As the country continues to combat coronavirus, the government has urgently fast-tracked a bill through parliament to provide support to businesses across the UK that may become insolvent in the fallout of the pandemic. One of the measures that has been introduced restricts suppliers from terminating contracts with insolvent customers. Simon Key, partner and solicitor in Nelsons’ debt recovery team, discusses the Corporate Insolvency and Governance Act and what it means for suppliers.

As a country, we are already starting to see a large raft of redundancies in the wake of this year’s pandemic – and there are certain changes being brought in to try and enable viable businesses to trade.

One of these is the Corporate Insolvency and Governance Act, which aims to help businesses avoid insolvency by offering them greater flexibility and breathing space to survive Covid-19. It is hoped the measures will provide support to businesses across the UK that may be experiencing cash flow difficulties in the midst of the coronavirus pandemic.

The act – which will have far reaching consequences in many areas, as well as the world of insolvency and debt collection – contains a combination of permanent and temporary changes, some of which have been in the pipeline for years, and some of which are being introduced in response to the pandemic.

In order to help businesses trade through a restructuring or insolvency procedure, a permanent measure restricting suppliers from terminating contracts with insolvent customers has been introduced as part of the act – but these termination provisions are likely to be viewed with considerable alarm by suppliers.


What do the termination provisions mean for suppliers?

While the new provisions have been designed with the best intentions, suppliers should, rightly, be cautious and take ownership of outstanding payments and continued supply.

Termination of any contract for the supply of goods and services to a company – or ‘doing any other thing’ in respect of that contract – by reason of the company entering into an ‘insolvency procedure’ is now prohibited. This is also a ban on ‘ipso facto clauses’ as they are known, which give creditors a right to terminate an agreement on the other party becoming insolvent.

Suppliers can still terminate for other express reasons that are set out in the terms of a contract. For example, where the right to terminate is reserved in the event of payment being outstanding beyond agreed terms. However, creditors cannot acquiesce on a right to do so.

If the ability to terminate is available, and the supplier had a right to terminate the contract or supply before the company became subject to an insolvency procedure but did not exercise that right, the supplier may not terminate for that reason during the insolvency period.

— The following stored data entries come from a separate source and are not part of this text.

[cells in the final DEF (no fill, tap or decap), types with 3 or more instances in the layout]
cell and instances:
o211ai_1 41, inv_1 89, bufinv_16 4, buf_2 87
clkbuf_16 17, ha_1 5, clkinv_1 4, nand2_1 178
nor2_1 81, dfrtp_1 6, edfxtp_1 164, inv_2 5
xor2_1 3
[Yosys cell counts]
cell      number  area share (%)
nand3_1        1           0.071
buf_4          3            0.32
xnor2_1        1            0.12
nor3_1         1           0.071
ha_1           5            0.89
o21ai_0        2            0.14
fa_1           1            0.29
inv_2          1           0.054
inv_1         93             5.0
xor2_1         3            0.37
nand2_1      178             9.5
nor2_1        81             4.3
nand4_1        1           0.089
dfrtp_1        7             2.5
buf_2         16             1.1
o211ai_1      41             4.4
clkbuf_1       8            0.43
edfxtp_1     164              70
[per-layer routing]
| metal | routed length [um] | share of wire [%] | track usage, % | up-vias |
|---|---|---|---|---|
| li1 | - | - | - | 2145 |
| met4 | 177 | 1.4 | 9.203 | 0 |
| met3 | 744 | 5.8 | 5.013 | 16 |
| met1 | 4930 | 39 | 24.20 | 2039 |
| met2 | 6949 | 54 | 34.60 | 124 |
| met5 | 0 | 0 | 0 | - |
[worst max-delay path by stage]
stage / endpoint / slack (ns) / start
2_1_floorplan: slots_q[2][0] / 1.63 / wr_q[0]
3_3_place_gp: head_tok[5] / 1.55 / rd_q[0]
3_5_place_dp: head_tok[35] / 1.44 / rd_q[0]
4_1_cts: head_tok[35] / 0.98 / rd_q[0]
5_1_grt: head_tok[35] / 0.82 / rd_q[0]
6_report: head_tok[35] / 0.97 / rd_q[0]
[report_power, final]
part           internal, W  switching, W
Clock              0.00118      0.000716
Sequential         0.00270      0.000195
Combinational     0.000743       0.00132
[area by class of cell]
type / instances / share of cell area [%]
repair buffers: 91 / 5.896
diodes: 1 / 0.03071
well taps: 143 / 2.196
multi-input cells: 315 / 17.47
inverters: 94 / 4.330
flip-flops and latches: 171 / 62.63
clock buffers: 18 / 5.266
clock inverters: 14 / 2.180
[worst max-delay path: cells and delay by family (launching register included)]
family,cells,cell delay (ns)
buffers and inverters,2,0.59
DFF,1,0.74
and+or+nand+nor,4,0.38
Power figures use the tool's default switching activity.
`config.mk`:
```
export PLATFORM = sky130hd
export DESIGN_NAME = bmp2pnm_front
export DESIGN_NICKNAME = d
export VERILOG_FILES = /design/src/hdl/bmp2pnm_pkg.sv /design/src/hdl/bmp2pnm_front.sv
export SDC_FILE = /design/constraint.sdc
export NUM_CORES = 1
export LEC_CHECK = 0
export ABC_AREA = 0
export ABC_CLOCK_PERIOD_IN_PS = 11500
export BUFFER_PORTS_ARGS = -buffer_cell sky130_fd_sc_hd__clkbuf_2
export CAP_MARGIN = 30
export CORE_MARGIN = 5
export CORE_UTILIZATION = 62
export CTS_BUF_LIST = sky130_fd_sc_hd__clkbuf_8
export DETAILED_ROUTE_END_ITERATION = 16
export PLACE_DENSITY = 0.93
export SLEW_MARGIN = 30
export SYNTH_ARGS = -nofsm -noshare
export SYNTH_HDL_FRONTEND = slang
export SYNTH_SLANG_ARGS = --single-unit
```
`constraint.sdc`:
```
create_clock -name clk -period 11.5 [get_ports clk]
set_input_delay 1.15 -clock clk [delete_from_list [all_inputs] [get_ports clk]]
set_output_delay 1.15 -clock clk [all_outputs]
set_load 0.02 [all_outputs]
```
`src/hdl/bmp2pnm_pkg.sv`:
```
// bmp2pnm_pkg: shared types and constants for the bmp raster to pnm stream core
// token and pixel records passed between front, queue, unpack and emit stages
// no dependencies
package bmp2pnm_pkg;

	localparam int MAX_COLS       = 4096;
	localparam int PBM_LINE_LIMIT = 70;
	localparam int COL_W          = 14;
	localparam int LINE_W         = 7;
	localparam int QUEUE_DEPTH    = 4;
	localparam int QPTR_W         = 2;
	localparam int BPP_W          = 6;
	localparam int ROW_W          = 13;
	localparam int FMT_W          = 2;
	localparam int CFG_W          = 13;
	localparam int CFG_IDX_W      = 2;
	localparam int IN_DATA_W      = 40;

	localparam logic [FMT_W-1:0] FMT_PPM = 2'd0;
	localparam logic [FMT_W-1:0] FMT_PGM = 2'd1;
	localparam logic [FMT_W-1:0] FMT_PBM = 2'd2;

	localparam logic [CFG_IDX_W-1:0] REG_BPP = 2'd0;
	localparam logic [CFG_IDX_W-1:0] REG_ROW = 2'd1;
	localparam logic [CFG_IDX_W-1:0] REG_FMT = 2'd2;

	localparam logic [7:0] CHAR_NL   = 8'd10;
	localparam logic [7:0] CHAR_ONE  = 8'h31;
	localparam logic [7:0] CHAR_ZERO = 8'h30;

	typedef enum logic [1:0] {
		TOK_PAL,
		TOK_IDX,
		TOK_RGB
	} tok_kind_t;

	// byte_val is the palette index for TOK_PAL, the raster byte for TOK_IDX
	typedef struct packed {
		tok_kind_t   kind;
		logic [23:0] color;
		logic [7:0]  byte_val;
		logic [1:0]  lg;
		logic [3:0]  count;
		logic        row_end;
	} token_t;

	typedef struct packed {
		logic [23:0] rgb;
		logic        row_end;
		logic        item_last;
	} pixel_t;

	// 5-bit field to 8 bits, floor(v * 255 / 31)
	function automatic logic [7:0] scale5(input logic [4:0] v);
		logic [7:0] r;
		case (v)
			5'd0:  r = 8'd0;
			5'd1:  r = 8'd8;
			5'd2:  r = 8'd16;
			5'd3:  r = 8'd24;
			5'd4:  r = 8'd32;
			5'd5:  r = 8'd41;
			5'd6:  r = 8'd49;
			5'd7:  r = 8'd57;
			5'd8:  r = 8'd65;
			5'd9:  r = 8'd74;
			5'd10: r = 8'd82;
			5'd11: r = 8'd90;
			5'd12: r = 8'd98;
			5'd13: r = 8'd106;
			5'd14: r = 8'd115;
			5'd15: r = 8'd123;
			5'd16: r = 8'd131;
			5'd17: r = 8'd139;
			5'd18: r = 8'd148;
			5'd19: r = 8'd156;
			5'd20: r = 8'd164;
			5'd21: r = 8'd172;
			5'd22: r = 8'd180;
			5'd23: r = 8'd189;
			5'd24: r = 8'd197;
			5'd25: r = 8'd205;
			5'd26: r = 8'd213;
			5'd27: r = 8'd222;
			5'd28: r = 8'd230;
			5'd29: r = 8'd238;
			5'd30: r = 8'd246;
			default: r = 8'd255;
		endcase
		return r;
	endfunction

endpackage

```
`src/hdl/bmp2pnm_front.sv`:
```
// bmp2pnm_front: accepts input items, gathers multi-byte pixels, tracks row position
// emits one token per item that has work for the back end
// depends on bmp2pnm_pkg
module bmp2pnm_front (
	input  logic                                   clk,
	input  logic                                   arst_n,
	input  logic                                   restart,
	input  logic [bmp2pnm_pkg::BPP_W-1:0]          bpp,
	input  logic [bmp2pnm_pkg::COL_W-1:0]          row_len,
	input  logic                                   s_tvalid,
	output logic                                   s_tready,
	input  logic [bmp2pnm_pkg::IN_DATA_W-1:0]      s_tdata,  // raster_byte, palette_index, palette_color
	input  logic                                   s_tuser,  // kind
	input  logic                                   q_full,
	output logic                                   q_push,
	output bmp2pnm_pkg::token_t                    q_tok
);

	logic [23:0]                      gather_q, gather_d;
	logic [1:0]                       slot_q, slot_d;
	logic [bmp2pnm_pkg::COL_W-1:0]    col_q, col_d;

	logic                             accept;
	logic [7:0]                       raster;
	logic [1:0]                       lg;
	logic [3:0]                       per, n;
	logic [bmp2pnm_pkg::COL_W-1:0]    left, col_n, col_one;
	logic                             end_n, end_one;
	logic [15:0]                      word;
	logic [23:0]                      merged;
	logic [1:0]                       last_slot;

	assign accept   = s_tvalid && !q_full;
	assign s_tready = !q_full;
	assign raster   = s_tdata[7:0];
	assign word     = {raster, gather_q[7:0]};

	always_comb begin
		case (bpp)
			6'd1:    lg = 2'd0;
			6'd2:    lg = 2'd1;
			6'd4:    lg = 2'd2;
			default: lg = 2'd3;
		endcase
		per     = 4'd8 >> lg;
		left    = row_len - col_q;
		n       = (left < {{(bmp2pnm_pkg::COL_W-4){1'b0}}, per}) ? left[3:0] : per;
		col_n   = col_q + {{(bmp2pnm_pkg::COL_W-4){1'b0}}, n};
		col_one = col_q + {{(bmp2pnm_pkg::COL_W-1){1'b0}}, 1'b1};
		end_n   = col_n >= row_len;
		end_one = col_one >= row_len;
		last_slot = (bpp == 6'd24) ? 2'd2 : 2'd3;
		merged  = (slot_q != 2'd3) ? (gather_q | (24'(raster) << {slot_q, 3'b000})) : gather_q;
	end

	always_comb begin
		gather_d = gather_q;
		slot_d   = slot_q;
		col_d    = col_q;
		q_push   = 1'b0;
		q_tok    = '0;
		q_tok.lg = lg;
		if (accept) begin
			if (s_tuser) begin
				q_push         = 1'b1;
				q_tok.kind     = bmp2pnm_pkg::TOK_PAL;
				q_tok.byte_val = s_tdata[15:8];
				q_tok.color    = s_tdata[39:16];
			end else begin
				case (bpp)
					6'd1, 6'd2, 6'd4, 6'd8: begin
						q_push         = 1'b1;
						q_tok.kind     = bmp2pnm_pkg::TOK_IDX;
						q_tok.byte_val = raster;
						q_tok.count    = n;
						q_tok.row_end  = end_n;
						col_d          = end_n ? '0 : col_n;
					end
					6'd16: begin
						if (slot_q == 2'd0) begin
							gather_d = {16'd0, raster};
							slot_d   = 2'd1;
						end else begin
							q_push        = 1'b1;
							q_tok.kind    = bmp2pnm_pkg::TOK_RGB;
							q_tok.color   = {bmp2pnm_pkg::scale5(word[14:10]),
								bmp2pnm_pkg::scale5(word[9:5]), bmp2pnm_pkg::scale5(word[4:0])};
							q_tok.row_end = end_one;
							gather_d      = '0;
							slot_d        = 2'd0;
							col_d         = end_one ? '0 : col_one;
						end
					end
					6'd24, 6'd32: begin
						if (slot_q >= last_slot) begin
							q_push        = 1'b1;
							q_tok.kind    = bmp2pnm_pkg::TOK_RGB;
							q_tok.color   = merged;
							q_tok.row_end = end_one;
							gather_d      = '0;
							slot_d        = 2'd0;
							col_d         = end_one ? '0 : col_one;
						end else begin
							gather_d = merged;
							slot_d   = slot_q + 2'd1;
						end
					end
					default: begin
					end
				endcase
			end
		end
	end

	always_ff @(posedge clk or negedge arst_n) begin
		if (!arst_n) begin
			gather_q <= '0;
			slot_q   <= '0;
			col_q    <= '0;
		end else if (restart) begin
			gather_q <= '0;
			slot_q   <= '0;
			col_q    <= '0;
		end else begin
			gather_q <= gather_d;
			slot_q   <= slot_d;
			col_q    <= col_d;
		end
	end

endmodule

```
Yosys cells after proc, flatten, opt, wreduce, memory -nomap -nowiden. Memory sizes are Yosys's and may differ from the RTL's. Index checks and enable logic that the tools add are counted.

Order comparisons: 4. Multiplexer cells: 42. Equality and inequality tests: 11. Shift-type cells: 2. Reductions and logical operators: 10. Bitwise gates (word level): 1. $add $sub $neg: 4.

Operator list (count): $mux W24 (5); $mux W14 (7); $pmux W24 S2 (2); $mux W34 (2); $mux W26 (2); $pmux W14 S3 (1); $ge A14 B14 Y1 (2); $or A24 B24 Y24 (1); $shl A8 B5 Y24 (1); $mux W8 (2); $add A14 B1 Y14 const B (1); $add A14 B4 Y14 (1); $lt A14 B4 Y1 (1); $sub A14 B14 Y14 (1); $eq A6 B5 Y1 const B (2); $pmux W2 S3 (2); $mux W5 (2); $mux W1 (8); $mux W2 (4); $mux W4 (2); $eq A6 B1 Y1 const B (1); $eq A6 B2 Y1 const B (1); $eq A6 B3 Y1 const B (1); $eq A6 B4 Y1 const B (1); other kinds (18) (21).

Register bits after elaboration: 40. Bits of input ports: 66. Output and inout port bits: 43. Memories kept: 3. Bits in read-only memories: 768.

Memory list: (no name shown) (words 32, bits a word 8, rd ports 1, clocked after Yosys merged registers in 0, wr ports 0, RTL line bmp2pnm_pkg.sv:56) `case (v)`; (no name shown) (words 32, bits a word 8, rd ports 1, clocked after Yosys merged registers in 0, wr ports 0, RTL line bmp2pnm_pkg.sv:56); (no name shown) (words 32, bits a word 8, rd ports 1, clocked after Yosys merged registers in 0, wr ports 0, RTL line bmp2pnm_pkg.sv:56).

Longest topological paths before layout. Gate-level depths: netlist of run 1.

Depth after elaboration: 12. Gate-level depth with buffers: 29.

Worst setup path before layout of run 1. No wires, ideal clock.

Path type: input -> output. From: input port row_len[1] (netlist name). To: output port q_tok[0] (netlist name). Cell stages on the path: 26. Arrival: 6.044 ns. Path slack: 4.306 ns. Cells stage by stage: ha_1 nor2b_1 o31a_1 a21oi_1 ha_1 a21oi_1 o2111ai_1 a311o_1 nor4_2 nand4_4 mux2i_1 ha_1 fa_1 a21oi_1 nor2_1 nor2_1 nor2_1 xnor2_1 ha_1 o2111a_1 a221oi_1 o21ai_0 a21oi_1 nor2_1 o21ai_0 o21ai_0.

RTL lines: start: declaration (RTL line bmp2pnm_front.sv:9) `input logic [bmp2pnm_pkg::COL_W-1:0] row_len,`; end: declaration (RTL line bmp2pnm_front.sv:16) `output bmp2pnm_pkg::token_t q_tok`.

==> results of run 1 <==
## state kept, by name (all words and copies together) (netlist names)
register,cells
col_q,14
slot_q,2
gather_q,24
## metal layers
| layer | up-vias | wire [µm] | GRT usage |
|---|---|---|---|
| met5 | - | 0 | 0 |
| met4 | 0 | 437 | 0.107 |
| met3 | 57 | 1290 | 0.0581 |
| met2 | 332 | 7590 | 0.512 |
| met1 | 2623 | 6360 | 0.399 |
| li1 | 2676 | - | - |
## worst max-delay path by stage
stage	from	to	depth (start not counted)
4_1_cts	row_len[1]	q_tok[0]	28
2_1_floorplan	row_len[1]	q_tok[0]	26
5_1_grt	row_len[1]	q_tok[0]	28
3_3_place_gp	row_len[1]	q_tok[0]	28
3_5_place_dp	row_len[1]	q_tok[0]	28
6_report	row_len[1]	q_tok[0]	28
--- src/hdl/dlhq_channel.sv ---
module dlhq_channel #(
  parameter int unsigned COUNT_WIDTH = dlhq_pkg::CountWidthDefault
) (
  input  logic                              clk_i,
  input  logic                              rst_ni,
  input  logic                              en_i,
  input  logic [dlhq_pkg::DistWidth-1:0]    dist_i,
  input  dlhq_pkg::chan_cfg_t               cfg_i,
  output logic                              flag_o
);
  import dlhq_pkg::*;

  localparam int unsigned CmpWidth =
    (COUNT_WIDTH > CfgDataWidth) ? COUNT_WIDTH : CfgDataWidth;

  logic                   flag_q, flag_d;
  logic [COUNT_WIDTH-1:0] cnt_q, cnt_d;
  logic [COUNT_WIDTH-1:0] cnt_inc;
  logic [CfgDataWidth:0]  release_dist;
  logic                   enter_hit, exit_hit;

  // release distance at one extra bit so it never wraps
  assign release_dist = {1'b0, cfg_i.level} + {1'b0, cfg_i.hysteresis};

  // saturating increment
  assign cnt_inc = (cnt_q != {COUNT_WIDTH{1'b1}}) ? cnt_q + 1'b1 : cnt_q;

  assign enter_hit = (dist_i <= cfg_i.level) && !flag_q;
  assign exit_hit  = ({1'b0, dist_i} >= release_dist) && flag_q;

  // leaky qualification update
  always_comb begin
    flag_d = flag_q;
    cnt_d  = cnt_q;
    if (enter_hit) begin
      if (CmpWidth'(cnt_inc) >= CmpWidth'(cfg_i.enter_count)) begin
        flag_d = 1'b1;
        cnt_d  = '0;
      end else begin
        cnt_d = cnt_inc;
      end
    end else if (exit_hit) begin
      if (CmpWidth'(cnt_inc) >= CmpWidth'(cfg_i.exit_count)) begin
        flag_d = 1'b0;
        cnt_d  = '0;
      end else begin
        cnt_d = cnt_inc;
      end
    end else if (cnt_q != '0) begin
      cnt_d = cnt_q - 1'b1;
    end
  end

  always_ff @(posedge clk_i or negedge rst_ni) begin
    if (!rst_ni) begin
      flag_q <= 1'b0;
      cnt_q  <= '0;
    end else if (en_i) begin
      flag_q <= flag_d;
      cnt_q  <= cnt_d;
    end
  end

  // flag after this sample, captured by the result register
  assign flag_o = flag_d;

endmodule
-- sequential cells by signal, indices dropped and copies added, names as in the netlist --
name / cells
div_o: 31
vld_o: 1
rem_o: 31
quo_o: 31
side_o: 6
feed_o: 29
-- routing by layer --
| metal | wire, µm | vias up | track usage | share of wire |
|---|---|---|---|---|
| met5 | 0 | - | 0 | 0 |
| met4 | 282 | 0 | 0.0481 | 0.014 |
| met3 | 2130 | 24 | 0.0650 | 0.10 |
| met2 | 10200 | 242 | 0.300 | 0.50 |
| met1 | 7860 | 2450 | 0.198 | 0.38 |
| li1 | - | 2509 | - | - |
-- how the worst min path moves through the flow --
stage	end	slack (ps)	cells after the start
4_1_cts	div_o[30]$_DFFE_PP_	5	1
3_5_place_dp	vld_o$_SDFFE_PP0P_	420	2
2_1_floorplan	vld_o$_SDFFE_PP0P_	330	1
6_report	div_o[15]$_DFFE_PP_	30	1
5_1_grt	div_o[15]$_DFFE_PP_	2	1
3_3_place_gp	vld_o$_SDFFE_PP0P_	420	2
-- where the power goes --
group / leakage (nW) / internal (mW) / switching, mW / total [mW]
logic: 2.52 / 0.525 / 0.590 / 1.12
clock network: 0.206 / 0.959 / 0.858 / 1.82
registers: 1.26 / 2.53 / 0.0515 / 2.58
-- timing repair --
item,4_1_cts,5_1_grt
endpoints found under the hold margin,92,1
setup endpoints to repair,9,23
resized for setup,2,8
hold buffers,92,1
===== config.mk =====
export PLATFORM = sky130hd
export DESIGN_NAME = sce_min_add
export DESIGN_NICKNAME = d
export VERILOG_FILES = /design/src/sce_pkg.sv /design/src/sce_min_add.sv
export SDC_FILE = /design/constraint.sdc
export NUM_CORES = 1
export LEC_CHECK = 0
export ABC_AREA = 1
export BUFFER_PORTS_ARGS = -buffer_cell sky130_fd_sc_hd__buf_2
export CAP_MARGIN = 0
export CORE_ASPECT_RATIO = 1.4
export CORE_UTILIZATION = 45
export DETAILED_ROUTE_END_ITERATION = 16
export PLACE_DENSITY = 0.88
export RECOVER_POWER = 25
export SETUP_SLACK_MARGIN = 0.15
export SLEW_MARGIN = 40
export SYNTH_ARGS = -nofsm -noshare
export SYNTH_HDL_FRONTEND = slang
export SYNTH_SLANG_ARGS = --single-unit

===== constraint.sdc =====
create_clock -name vclk -period 11.9
set_input_delay 2.38 -clock vclk [all_inputs]
set_output_delay 2.38 -clock vclk [all_outputs]
set_load 0.02 [all_outputs]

As such, for existing contracts, suppliers should review their terms and conditions and right to terminate. When entering into new contracts, suppliers should also carefully consider the termination provisions and how these may apply in practice.


What are the implications in terms of supply if a moratorium is put in place?

One of the permanent changes being introduced is a new option for a debtor company to apply for a moratorium, which will prevent creditors taking certain action against the company for a specified period (usually 20-business days).

Where the supplier cannot terminate, once the moratorium is in place, the supplier is obliged to carry on supplying to the other party. Suppliers are not allowed to insist on payment of pre-moratorium debts as a condition of any future supply of goods and/or services.

Payments for on-going supply will be payable as an expense in the insolvency process. That is, they will rank above the pre-moratorium debts, which will be subject to a payment holiday, and the other party will not be obliged to pay those debts during the moratorium.


What should suppliers do next? 

Suppliers must be proactive and take control. They need to consider the impact of this act on their lending/extension of credit decisions and consider whether they need to amend their documentation and/or working practices.

In terms of credit control and maintaining cash flow, suppliers should protect their position and check if they are using effective credit control methods now to ensure debtors aren’t falling behind and outstanding payments aren’t increasing without being managed.

Suppliers should also take time to survey the situation of all their customers and make sure no one is putting them at risk. It is worth looking at their terms and conditions to see if they are as robust as they possibly can be – particularly when it comes to termination clauses.

The act came into force on 26 June 2020 and the provisions have immediate effect. As such, we strongly recommend businesses and lenders consider the effects of the act as soon as possible to ensure that they are fully equipped with adequate legal protection now the changes have come into effect.